EV High-Voltage Electrical Safety Engineer

Engineer high-voltage electrical safety systems for EVs including HV isolation monitoring, interlock design, arc flash analysis, grounding strategies, and IEC 60664 compliance.

An EV High-Voltage Electrical Safety Engineer AI assistant helps automotive electrical engineers design the safety systems and protective measures that ensure electric vehicle high-voltage architectures are safe for occupants, service technicians, and first responders. With battery pack voltages typically ranging from 400V to 800V and beyond, the electrical safety engineering of an EV is both technically demanding and safety-critical — failures in HV safety systems can cause electrocution, fires, or vehicle loss.

This assistant covers the complete high-voltage electrical safety engineering domain for EVs. It helps engineers design isolation monitoring systems (IMD — Isolation Monitoring Devices) that continuously check the isolation resistance between the HV system and the vehicle chassis, specifying performance requirements and interpreting IEC 60664 and FMVSS 305 / ECE R100 isolation resistance thresholds. It works through high-voltage interlock loop (HVIL) design: the daisy-chain signal path that detects when any HV connector, service disconnect, or cover in the HV system is opened, triggering contactor opening.

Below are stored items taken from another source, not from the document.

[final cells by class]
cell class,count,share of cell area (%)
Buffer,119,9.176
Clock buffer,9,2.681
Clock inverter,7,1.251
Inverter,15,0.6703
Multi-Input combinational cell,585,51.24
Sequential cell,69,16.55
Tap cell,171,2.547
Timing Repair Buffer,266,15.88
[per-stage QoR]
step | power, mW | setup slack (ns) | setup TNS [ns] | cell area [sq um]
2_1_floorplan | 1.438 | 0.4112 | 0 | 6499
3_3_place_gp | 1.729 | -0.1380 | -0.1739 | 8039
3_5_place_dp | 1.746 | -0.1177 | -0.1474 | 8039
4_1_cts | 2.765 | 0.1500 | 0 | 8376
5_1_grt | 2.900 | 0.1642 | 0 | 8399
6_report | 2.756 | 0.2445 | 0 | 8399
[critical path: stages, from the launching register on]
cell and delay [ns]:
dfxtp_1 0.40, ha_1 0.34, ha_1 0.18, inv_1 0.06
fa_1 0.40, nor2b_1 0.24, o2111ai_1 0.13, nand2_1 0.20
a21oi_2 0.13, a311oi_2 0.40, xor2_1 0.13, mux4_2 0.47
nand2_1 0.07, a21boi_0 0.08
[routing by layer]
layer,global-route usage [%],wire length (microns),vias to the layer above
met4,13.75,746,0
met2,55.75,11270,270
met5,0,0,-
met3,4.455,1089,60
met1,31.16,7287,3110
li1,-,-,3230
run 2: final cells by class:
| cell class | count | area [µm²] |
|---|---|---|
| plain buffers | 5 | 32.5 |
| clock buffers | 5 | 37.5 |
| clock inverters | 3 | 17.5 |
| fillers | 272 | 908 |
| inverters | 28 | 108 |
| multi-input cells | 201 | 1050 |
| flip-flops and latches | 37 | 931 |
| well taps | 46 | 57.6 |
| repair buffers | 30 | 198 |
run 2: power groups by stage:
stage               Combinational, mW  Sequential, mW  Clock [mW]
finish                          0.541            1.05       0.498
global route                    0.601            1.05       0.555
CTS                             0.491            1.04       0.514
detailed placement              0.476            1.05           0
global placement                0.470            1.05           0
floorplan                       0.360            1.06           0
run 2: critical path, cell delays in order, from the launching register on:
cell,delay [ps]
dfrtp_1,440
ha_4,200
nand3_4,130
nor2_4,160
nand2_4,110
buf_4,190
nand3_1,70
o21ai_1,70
### src/rtl/mem_arbiter.sv
// -----------------------------------------------------------------------------
// mem_arbiter
//   Two-port round-robin arbiter in front of a single-cycle-latency RAM.
//   Each port issues one request at a time. It gets one response, read or write,
//   two cycles after the request is accepted. The response is held until the
//   consumer takes it.
//
//   Ports:
//     clk, reset            - sole clock; synchronous active-high reset
//     pN_rq_valid/ready/rq  - port N request {addr[64:33], iswrite[32], wdata[31:0]}
//     pN_rs_valid/ready/rs  - port N response (read data / pre-write contents)
//     ram_rq_en/addr/we/wdata - RAM access strobe, byte address, write enable/data
//     ram_rs_en/rdata       - RAM read data, valid one cycle after ram_rq_en
//     err/err_addr          - sticky out-of-range flag and first offending address
// -----------------------------------------------------------------------------

// Per-port request/response sequencer. It walks IDLE -> WAIT -> HOLD and holds
// the response register until the consumer takes it.
module mem_arbiter_port (
    input  logic        clk,
    input  logic        reset,
    input  logic        grant,     // request accepted this cycle
    input  logic        cap_en,    // this port owns the RAM data returning now
    input  logic [31:0] cap_data,  // RAM data or 0 for out-of-range requests
    input  logic        rs_ready,
    output logic        idle,
    output logic        rs_valid,
    output logic [31:0] rs
);
    typedef enum logic [1:0] {
        IDLE = 2'd0,
        WAIT = 2'd1,
        HOLD = 2'd2
    } state_t;

    state_t state_q, state_d;

    always_ff @(posedge clk) begin
        if (reset) state_q <= IDLE;
        else       state_q <= state_d;
    end

    always_comb begin
        state_d = state_q;
        case (state_q)
            IDLE:    if (grant) state_d = WAIT;
            WAIT:    state_d = HOLD;
            HOLD:    if (rs_ready) state_d = IDLE;
            default: state_d = IDLE;
        endcase
    end

    // The response register keeps its value once the handshake is done. It is
    // only rewritten by the next request's capture.
    always_ff @(posedge clk) begin
        if (reset)                         rs <= 32'h0;
        else if (state_q == WAIT && cap_en) rs <= cap_data;
    end

    assign idle     = (state_q == IDLE);
    assign rs_valid = (state_q == HOLD);
endmodule

module mem_arbiter #(
    parameter int LGSZW = 8
) (
    input  logic             clk,
    input  logic             reset,
    input  logic             p0_rq_valid,
    output logic             p0_rq_ready,
    input  logic [64:0]      p0_rq,
    output logic             p0_rs_valid,
    input  logic             p0_rs_ready,
    output logic [31:0]      p0_rs,
    input  logic             p1_rq_valid,
    output logic             p1_rq_ready,
    input  logic [64:0]      p1_rq,
    output logic             p1_rs_valid,
    input  logic             p1_rs_ready,
    output logic [31:0]      p1_rs,
    output logic             ram_rq_en,
    output logic [LGSZW+1:0] ram_addr,
    output logic             ram_we,
    output logic [31:0]      ram_wdata,
    input  logic             ram_rs_en,
    input  logic [31:0]      ram_rdata,
    output logic             err,
    output logic [31:0]      err_addr
);
    localparam int AW = LGSZW + 2;

    logic [1:0]        rq_valid, rs_ready, rs_valid, idle, elig, gnt, cap_en;
    logic [1:0][64:0]  rq;
    logic [1:0][31:0]  rs;

    logic        gsel;       // index of granted port (valid when |gnt)
    logic [64:0] sel_rq;
    logic [31:0] sel_addr;
    logic        in_range;

    logic        last_grant;
    logic        own_vld, own_port, own_inr;
    logic [31:0] cap_data;

    assign rq_valid = {p1_rq_valid, p0_rq_valid};
    assign rs_ready = {p1_rs_ready, p0_rs_ready};
    assign rq       = {p1_rq, p0_rq};

    assign p0_rq_ready = gnt[0];
    assign p1_rq_ready = gnt[1];
    assign p0_rs_valid = rs_valid[0];
    assign p1_rs_valid = rs_valid[1];
    assign p0_rs       = rs[0];
    assign p1_rs       = rs[1];

    // Arbitration: on a tie the port that did not win last time goes first.
    always_comb begin
        elig = rq_valid & idle;
        gnt  = 2'b00;
        if (!reset) begin
            if (elig == 2'b11) gnt = last_grant ? 2'b01 : 2'b10;
            else               gnt = elig;
        end
    end

    assign gsel     = gnt[1];
    assign sel_rq   = rq[gsel];
    assign sel_addr = sel_rq[64:33];
    assign in_range = ((sel_addr >> AW) == 32'd0);

    // Out-of-range requests never reach the RAM, so their writes are dropped.
    assign ram_rq_en = (|gnt) && in_range;
    assign ram_we    = ram_rq_en && sel_rq[32];
    assign ram_addr  = sel_addr[AW-1:0];
    assign ram_wdata = sel_rq[31:0];

    // The owner register tracks whose RAM response arrives next cycle. A
    // ram_rs_en that no access of ours produced is ignored because own_vld is
    // clear. This includes the one right after reset.
    always_ff @(posedge clk) begin
        if (reset) begin
            last_grant <= 1'b1;
            own_vld    <= 1'b0;
            own_port   <= 1'b0;
            own_inr    <= 1'b0;
            err        <= 1'b0;
            err_addr   <= 32'h0;
        end else begin
            own_vld <= |gnt;
            if (|gnt) begin
                own_port   <= gsel;
                own_inr    <= in_range;
                last_grant <= gsel;
                if (!in_range && !err) begin
                    err      <= 1'b1;
                    err_addr <= sel_addr;
                end
            end
        end
    end

    assign cap_data = (own_inr && ram_rs_en) ? ram_rdata : 32'h0;

    for (genvar i = 0; i < 2; i++) begin : g_port
        assign cap_en[i] = own_vld && (own_port == 1'(i));

        mem_arbiter_port u_port (
            .clk      (clk),
            .reset    (reset),
            .grant    (gnt[i]),
            .cap_en   (cap_en[i]),
            .cap_data (cap_data),
            .rs_ready (rs_ready[i]),
            .idle     (idle[i]),
            .rs_valid (rs_valid[i]),
            .rs       (rs[i])
        );
    end
endmodule

### config.mk
export PLATFORM = sky130hd
export DESIGN_NAME = mem_arbiter
export DESIGN_NICKNAME = d
export VERILOG_FILES = /design/src/rtl/mem_arbiter.sv
export SDC_FILE = /design/constraint.sdc
export NUM_CORES = 1
export LEC_CHECK = 0
export ABC_AREA = 1
export CELL_PAD_IN_SITES_DETAIL_PLACEMENT = 1
export CELL_PAD_IN_SITES_GLOBAL_PLACEMENT = 1
export CORE_MARGIN = 2
export CORE_UTILIZATION = 25
export DETAILED_ROUTE_END_ITERATION = 16
export PLACE_DENSITY = 0.9
export SYNTH_ARGS = -nofsm -noshare
export SYNTH_HDL_FRONTEND = slang
export SYNTH_SLANG_ARGS = --single-unit
### constraint.sdc
create_clock -name clk -period 4.1 [get_ports clk]
set_input_delay 1.025 -clock clk [delete_from_list [all_inputs] [get_ports clk]]
set_output_delay 1.025 -clock clk [all_outputs]
set_load 0.01 [all_outputs]
==> results_tabular.tex, run 1 <==
\begin{tabular}{lr}
\hline
Metric & Value \\
\hline
\multicolumn{2}{l}{\textbf{Routing}} \\
\quad 1st-iter DRT viols & roughly 210 \\
\quad Routed Antenna Nets & 0 \\
\quad DR pass1 iterations & 5 \\
\quad Remaining routing DRC violations & 0 \\
\quad Total vias in the final route & 6140 \\
\quad Routed wire length per instance & approximately 17 um \\
\quad Mean number of vias per cell & between 4 and 5 \\
\quad Total Routed Length & approximately 23000 um \\
\multicolumn{2}{l}{\textbf{Synthesis}} \\
\quad Synthesized netlist net count & between 900 and 1k \\
\quad Library cells used by synthesis & 26 \\
\quad Gate count after technology mapping & approximately 790 \\
\quad Share of the yosys chip area belonging to registers & 39.2\% \\
\quad Most used flip-flop cell after synthesis & dfxtp\_1 \\
\quad Synth async-reset ratio & 0\% \\
\quad Cell area after technology mapping & 0.00537 mm\^{}2 \\
\quad Seq cells post-synth & 105 \\
\quad Mean area per synthesized cell & between 6 and 7 um\^{}2 \\
\quad Count of flip-flops with a built-in enable after synthesis & 0 \\
\quad Ys Warns & 0 \\
\multicolumn{2}{l}{\textbf{Timing}} \\
\quad Hold Vio Cnt, Final & 0 \\
\quad RSZ-0062 raised after global routing & no \\
\quad Actual slew at the worst max-slew pin & $\sim$0.96 ns \\
\quad Shortest period the worst path allows & about 3.8 ns \\
\quad Number of failing setup endpoints in the final timing report & 0 \\
\quad Maximum clock skew at final layout & about 0.0074 ns \\
\quad Normalized max-slew margin & between 30\% and 40\% \\
\quad Fmax & approximately 260 MHz \\
\quad Final-report max-slew violation count & 0 \\
\quad Final period util & between 90\% and 100\% \\
\multicolumn{2}{l}{\textbf{Setup path}} \\
\quad Critical Path RT & $\sim$3.1 ns \\
\quad Most used cell, CP & nand2\_1 \\
\quad Slowest cell delay on critical path & $\sim$0.24 ns \\
\quad Crit end category & output port \\
\quad Signal arrival time at the worst endpoint & roughly 2.8 ns \\
\quad CP max stage cell & dlygate4sd2\_1 \\
\quad Element type at the critical path start & primary input \\
\quad Cell Chain, Critical Path & dlygate4sd2\_1, nand2\_2, nor2\_8, buf\_12, nand2\_4, nand2\_1, nand2\_1, nor2\_1, nand3\_1, nor2\_4, nand3\_4, inv\_1, clkdlybuf4s15\_2 \\
\quad Setup CP Type & primary input to output port \\
\quad Top fanout value on the critical path & 7 \\
\multicolumn{2}{l}{\textbf{Status}} \\
\quad Run status & finished, final reports clean \\
\multicolumn{2}{l}{\textbf{Cells and area}} \\
\quad Post-layout net count & $\sim$1.2k \\
\quad Fraction of final layout cells with drive strength greater than 1 & 9.82\% \\
\quad Count of non-filler cells in the finished layout & between 1k and 1.5k \\
\quad Filler cell count in the final layout & around 2.6k \\
\quad Area occupied by multi-input gates & between 0.002 and 0.003 mm\^{}2 \\
\quad Register area & roughly 0.0021 mm\^{}2 \\
\quad Total non-filler cell area in the finished layout & around 0.009 mm\^{}2 \\
\quad Area growth from synthesis to layout & 68.5\% \\
\multicolumn{2}{l}{\textbf{CTS}} \\
\quad Total clock buffers created by CTS & 9 \\
\quad CTS H-tree depth & 3 \\
\quad Clock tree from TritonCTS & done \\
\quad CTS Sinks & 105 \\
\quad Clock-pin slew on the worst setup and hold paths & around 0.070 ns \\
\quad Clock Latency Late Sink & approximately 0.36 ns \\
\quad Library cell used as clock root buffer & clkbuf\_16 \\
\quad CTS max path bufs & 2 \\
\multicolumn{2}{l}{\textbf{Die}} \\
\quad Boundary Pins & 314 \\
\quad Width of the die & roughly 150 um \\
\quad Floorplan core area & 0.0210 mm\^{}2 \\
\quad Initial standard-cell utilization of the core & between 20\% and 30\% \\
\quad \# rows & 53 \\
\quad Total Die Area & 0.0227 mm\^{}2 \\
\quad Height of the die & 151 um \\
\multicolumn{2}{l}{\textbf{Power}} \\
\quad Psw & 832 uW \\
\quad Flop pwr share & $\sim$40\% \\
\quad Peak supply drop & between 0.15 and 0.2 mV \\
\quad Total power consumption of the routed design & $\sim$2.8 mW \\
\quad Power density of the placed cells & between 300 and 400 mW/mm\^{}2 \\
\quad P\_leak & 3.89 nW \\
\quad Internal Power & between 1.5 and 2 mW \\
\quad Proportion of total power due to net switching & approximately 30\% \\
\quad Clk network pwr share & a little under a third \\
\quad Share of total power in combinational logic & 29.1\% \\
\multicolumn{2}{l}{\textbf{Global route}} \\
\quad Wire length of the first global-routing pass & around 35000 um \\
\quad Vias in the first global route & roughly 6.4k \\
\quad Pin count of the biggest net entering global routing & 100 \\
\quad Initial antenna violation count & 5 \\
\quad GRT Residual Overflow & 0 \\
\quad Total global-route track usage & around a fifth \\
\multicolumn{2}{l}{\textbf{Place}} \\
\quad Post-place instance area & 0.00857 mm\^{}2 \\
\quad Total of buffers placed on input and output ports & 313 \\
\quad Number of instances in the placed design & $\sim$1.3k \\
\quad Global placement routability congestion & just under 0.8 \\
\quad Half-perimeter wire length after placement & between 15000 and 20000 um \\
\multicolumn{2}{l}{\textbf{Min path}} \\
\quad Path category of the worst min-delay check & register to register \\
\multicolumn{2}{l}{\textbf{Run}} \\
\quad Max-capacitance violation count & 0 \\
\hline
\end{tabular}
-- registers in the layout (all words and copies together) (netlist names) --
register               count
g_port.u_port.rs          64
err_addr                  32
g_port.u_port.state_q      4
err                        1
last_grant                 1
own_inr                    1
own_port                   1
own_vld                    1
-- through the flow --
stage / hold slack [ns] / TNS [ns] / worst slack [ns] / utilization, %
2_1_floorplan: 0.438 / 0 / 0.612 / -
3_3_place_gp: 0.460 / -6.13 / -0.505 / 40.8
3_5_place_dp: 0.473 / -9.52 / -0.606 / 40.8
4_1_cts: 0.492 / 0 / 0.000411 / 42.9
5_1_grt: 0.510 / 0 / 0.110 / 43.0
6_report: 0.487 / 0 / 0.301 / 43.0
-- cells in the final DEF, fill, tap and decap left out, types with 3 or more instances in the layout --
cell             Yosys  routed
clkdlybuf4s50_1      0     304
nand2_1            210     209
dfxtp_1            105     105
nor2_1              90      88
a21oi_1             84      84
o21ai_0             75      72
inv_1               55      55
buf_4               43      35
nand3_1             34      33
nand3_2             20      20
or2_2               10      10
clkbuf_16            0       9
diode_2              0       5
dlymetal6s2s_1       0       5
buf_12               0       4
nor2_4               0       3
-- power by group through the flow --
stage | Clock [mW] | Sequential [mW] | Combinational [mW]
finish | 0.860 | 1.12 | 0.809
floorplan | 0 | 1.16 | 0.340
global placement | 0 | 1.14 | 0.764
global route | 0.935 | 1.12 | 0.881
CTS | 0.890 | 1.12 | 0.818
detailed placement | 0 | 1.14 | 0.785
-- layer usage --
layer | up-vias | track usage, % | wire length, um | part of all wire [%]
met5 | - | 0 | 0 | 0
met3 | 43 | 5.45 | 1550 | 6.8
li1 | 3032 | - | - | -
met2 | 197 | 35.8 | 11700 | 51
met4 | 0 | 8.21 | 696 | 3.1
met1 | 2868 | 21.4 | 8870 | 39
-- Yosys cell counts (8+ instances only) --
cell type	number	area, um^2
a21oi_1	84	420
buf_2	9	45.0
buf_4	43	323
buf_6	8	90.1
clkbuf_1	31	116
dfxtp_1	105	2100
inv_1	55	206
nand2_1	210	788
nand3_1	34	170
nand3_2	20	200
nor2_1	90	338
o21ai_0	75	375
or2_2	10	62.6
-- final timing paths --
check	cells after the start	end	slack [ns]	from
worst max-delay path	13	ram_rq_en	0.30	p1_rq_valid
worst min-delay path	2	g_port[1].u_port.rs[15]	0.49	g_port[1].u_port.rs[15]
worst max register to register	15	err_addr[16]	1.62	g_port[1].u_port.state_q[0]
worst min register to register	2	g_port[1].u_port.rs[15]	0.49	g_port[1].u_port.rs[15]
-- final cells by class --
cell class              count  share of cell area [%]
clock inverters             6                   0.692
repair buffers            354                    39.0
flip-flops and latches    105                    23.2
diodes                      5                   0.138
multi-input cells         538                    28.3
inverters                  57                    2.39
well taps                 275                    3.80
clock buffers               9                    2.49
-- critical path: cells and delay by family --
kind / cells / cell delay [ns]
buffers and inverters: 4 / 0.68
and+or+nand+nor: 9 / 1.07
-- kinds of logic after synthesis --
logic type / synth area share, %
buffers and inverters: 14.8
flip-flops: 39.2
AO/OA/AOI/OAI: 15.3
AND/OR/NAND/NOR: 30.7
-- what timing repair did --
item / 4_1_cts / 5_1_grt
buffers inserted: 4 / 1
hold buffers: 0 / 0
pin swaps: 7 / 2
gates cloned: 3 / 0
resized for setup: 25 / 7
endpoints found under the setup margin: 45 / 34
No activity file was read; power rests on OpenSTA's default activity.
==> run 2, diff against run 1 <==
--- a/config.mk
+++ b/config.mk
@@ -8,10 +8,11 @@
 export ABC_AREA = 1
 export CELL_PAD_IN_SITES_DETAIL_PLACEMENT = 1
 export CELL_PAD_IN_SITES_GLOBAL_PLACEMENT = 1
-export CORE_MARGIN = 2
-export CORE_UTILIZATION = 25
+export CORE_AREA = 2 2 123 125
 export DETAILED_ROUTE_END_ITERATION = 16
-export PLACE_DENSITY = 0.9
+export DIE_AREA = 0 0 125 127
+export DONT_BUFFER_PORTS = 1
+export PLACE_DENSITY = 0.81
 export SYNTH_ARGS = -nofsm -noshare
 export SYNTH_HDL_FRONTEND = slang
 export SYNTH_SLANG_ARGS = --single-unit
==> run 2 against run 1 <==
Effect of this change: first-iteration DRC count up 39%; core utilization decreased by 5.2 points; non-clock buffer count fell by 343.
==> results_tabular.tex, run 2 (synthesized netlist as in run 1, its figures left out) <==
\begin{tabular}{lr}
\hline
Metric & Value \\
\hline
\multicolumn{2}{l}{\textbf{Cells and area}} \\
\quad Fraction of final layout cells with drive strength greater than 1 & 9.24\% \\
\quad Registers with the most flip-flops & g\_port.u\_port.rs x64, err\_addr x32, g\_port.u\_port.state\_q x4 \\
\quad Commonest cells after routing, fill and taps aside & 209 x nand2\_1, 105 x dfxtp\_1, 90 x nor2\_1 \\
\quad Count of inserted antenna diode cells & 0 \\
\quad Area growth from synthesis to layout & 1.54\% \\
\quad Commonest non-fill, non-tap cell in the layout & nand2\_1 \\
\quad Post-layout net count & a little under 900 \\
\quad Count of non-filler cells in the finished layout & just over 900 \\
\quad Filler cell count in the final layout & between 1.5k and 2k \\
\quad Number of flip-flops under the largest register name & 64 \\
\quad Register containing the most flip-flops in the final layout & g\_port.u\_port.rs \\
\multicolumn{2}{l}{\textbf{Setup path}} \\
\quad Setup CP Type & primary input to output port \\
\quad Worst R2R Setup Slack & roughly 1.7 ns \\
\quad Cell Chain, Critical Path & nand2\_2, nor2\_8, nand2\_4, buf\_4, nand2\_1, nand2\_1, nor2\_1, nand3\_1, nor2\_1, nand3\_1, a21oi\_1 \\
\quad Element type at the critical path start & primary input \\
\quad Slowest cell delay on critical path & $\sim$0.27 ns \\
\quad Critical path buffers and inverters & 1 \\
\quad CP Depth & 11 \\
\quad Critical Path RT & 3.07 ns \\
\quad Crit end category & output port \\
\quad Reg2Reg Capture Point & err\_addr[18] \\
\quad Startpoint of the worst-slack reg-to-reg timing path & g\_port[1].u\_port.state\_q[0] \\
\quad Worst r2r path cells & 15 \\
\quad CP max stage cell & a21oi\_1 \\
\quad Capture point of the critical path & ram\_we \\
\quad Critical path's top delay family & simple AND/OR/NAND/NOR gates \\
\quad Signal arrival time at the worst endpoint & roughly 2.6 ns \\
\quad Top fanout value on the critical path & 18 \\
\quad Worst setup path startpoint & p1\_rq\_valid \\
\multicolumn{2}{l}{\textbf{Timing}} \\
\quad Final-report max-slew violation count & 0 \\
\quad Aggregate negative setup slack & 0 ns \\
\quad Normalized max-slew margin & between 30 and 40\% \\
\quad Actual slew at the worst max-slew pin & about 0.9 ns \\
\quad RSZ-0062 raised after global routing & no \\
\quad Final period util & roughly nine tenths \\
\quad Maximum clock skew at final layout & about 0.0073 ns \\
\quad Hold Vio Cnt, Final & 0 \\
\quad Number of failing setup endpoints in the final timing report & 0 \\
\quad Shortest period the worst path allows & about 3.6 ns \\
\quad Fmax & roughly 280 MHz \\
\quad Final WS setup & $\sim$0.47 ns \\
\multicolumn{2}{l}{\textbf{Routing}} \\
\quad Mean number of vias per cell & about 5.2 \\
\quad DR pass1 iterations & 4 \\
\quad Total vias in the final route & around 4.7k \\
\quad Routed Antenna Nets & 0 \\
\quad 1st-iter DRT viols & approximately 290 \\
\quad Remaining routing DRC violations & 0 \\
\quad Total Routed Length & between 15000 and 20000 um \\
\quad Routed wire length per instance & approximately 18 um \\
\multicolumn{2}{l}{\textbf{Die}} \\
\quad Floorplan core area & around 0.014 mm\^{}2 \\
\quad Total Die Area & approximately 0.016 mm\^{}2 \\
\quad Initial standard-cell utilization of the core & between 30\% and 40\% \\
\quad Height of the die & roughly 130 um \\
\quad Width of the die & 125 um \\
\quad Boundary Pins & around 310 \\
\quad \# rows & 44 \\
\multicolumn{2}{l}{\textbf{Power}} \\
\quad P\_leak & approximately 2.5 nW \\
\quad Power density of the placed cells & around 440 mW/mm\^{}2 \\
\quad Peak supply drop & between 0.3 and 0.4 mV \\
\multicolumn{2}{l}{\textbf{Place}} \\
\quad Half-perimeter wire length after placement & approximately 12000 um \\
\quad Total of buffers placed on input and output ports & 0 \\
\quad Global placement routability congestion & 0.860 \\
\quad Number of instances in the placed design & around 890 \\
\quad Minimum setup slack after placement & roughly 0.44 ns \\
\multicolumn{2}{l}{\textbf{CTS}} \\
\quad CTS max path bufs & 2 \\
\quad CTS H-tree depth & 3 \\
\quad CTS Sinks & between 100 and 150 \\
\quad Clock-pin slew on the worst setup and hold paths & 0.07 ns \\
\quad Clock Latency Late Sink & around 0.35 ns \\
\quad Post-CTS resize count & 0 \\
\quad Library cell used as clock root buffer & clkbuf\_16 \\
\quad Setup fix buffers added after clock tree synthesis & 0 \\
\quad Clock tree from TritonCTS & done \\
\quad Number of buffers inserted for hold repair after clock tree synthesis & 0 \\
\quad Total clock buffers created by CTS & 9 \\
\multicolumn{2}{l}{\textbf{Global route}} \\
\quad Pin count of the biggest net entering global routing & 100 \\
\quad Wire length of the first global-routing pass & 25600 um \\
\quad Initial antenna violation count & 0 \\
\quad Vias in the first global route & $\sim$4.5k \\
\quad Total global-route track usage & $\sim$20\% \\
\quad GRT Residual Overflow & 0 \\
\multicolumn{2}{l}{\textbf{Run}} \\
\quad Max-capacitance violation count & 0 \\
\multicolumn{2}{l}{\textbf{Min path}} \\
\quad Path category of the worst min-delay check & register to register \\
\multicolumn{2}{l}{\textbf{Status}} \\
\quad Run status & finished, final reports clean \\
\hline
\end{tabular}
**config.mk**
```make
export PLATFORM = sky130hd
export DESIGN_NAME = mult_share_arbiter
export DESIGN_NICKNAME = d
export VERILOG_FILES = /design/src/rtl/mult_share_arbiter.sv
export SDC_FILE = /design/constraint.sdc
export NUM_CORES = 1
export LEC_CHECK = 0
export ABC_AREA = 1
export CAP_MARGIN = 25
export CELL_PAD_IN_SITES_DETAIL_PLACEMENT = 0
export CELL_PAD_IN_SITES_GLOBAL_PLACEMENT = 1
export CORE_MARGIN = 3
export CORE_UTILIZATION = 32
export DETAILED_ROUTE_END_ITERATION = 12
export PLACE_DENSITY = 0.86
export SLEW_MARGIN = 10
export SYNTH_ARGS = -nofsm -noshare
export SYNTH_HDL_FRONTEND = slang
export SYNTH_SLANG_ARGS = --single-unit
```
**constraint.sdc**
```tcl
create_clock -name clk -period 2.6 [get_ports clk]
set_input_delay 0.52 -clock clk [delete_from_list [all_inputs] [get_ports clk]]
set_output_delay 0.52 -clock clk [all_outputs]
set_load 0.005 [all_outputs]
```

Contactor and pre-charge circuit design is a central area. The assistant helps engineers size main contactors for peak current and inrush requirements, design pre-charge resistor and relay circuits that limit inrush current during HV system activation, and analyze contactor welding failure modes and the diagnostic strategies needed to detect them. It addresses service disconnect switch design requirements and the manual service disconnect (MSD) integration for first responder safety.

The assistant also covers arc flash energy analysis methodology for EV HV systems — calculating incident energy at service access points, defining appropriate personal protective equipment requirements for service technicians, and designing arc flash mitigation measures. It addresses HV cable and connector selection: voltage rating, current carrying capacity, shielding requirements for EMC, and connector IP/mechanical durability ratings for automotive environments.

Ideal users include HV electrical safety engineers at EV OEMs and battery pack manufacturers, vehicle integration engineers designing the HV electrical system, and safety engineers preparing documentation for ECE R100 or FMVSS 305 type approval. Expect isolation monitoring design guidance, HVIL circuit analysis, contactor sizing methodology, pre-charge design frameworks, and arc flash analysis methodology as primary outputs.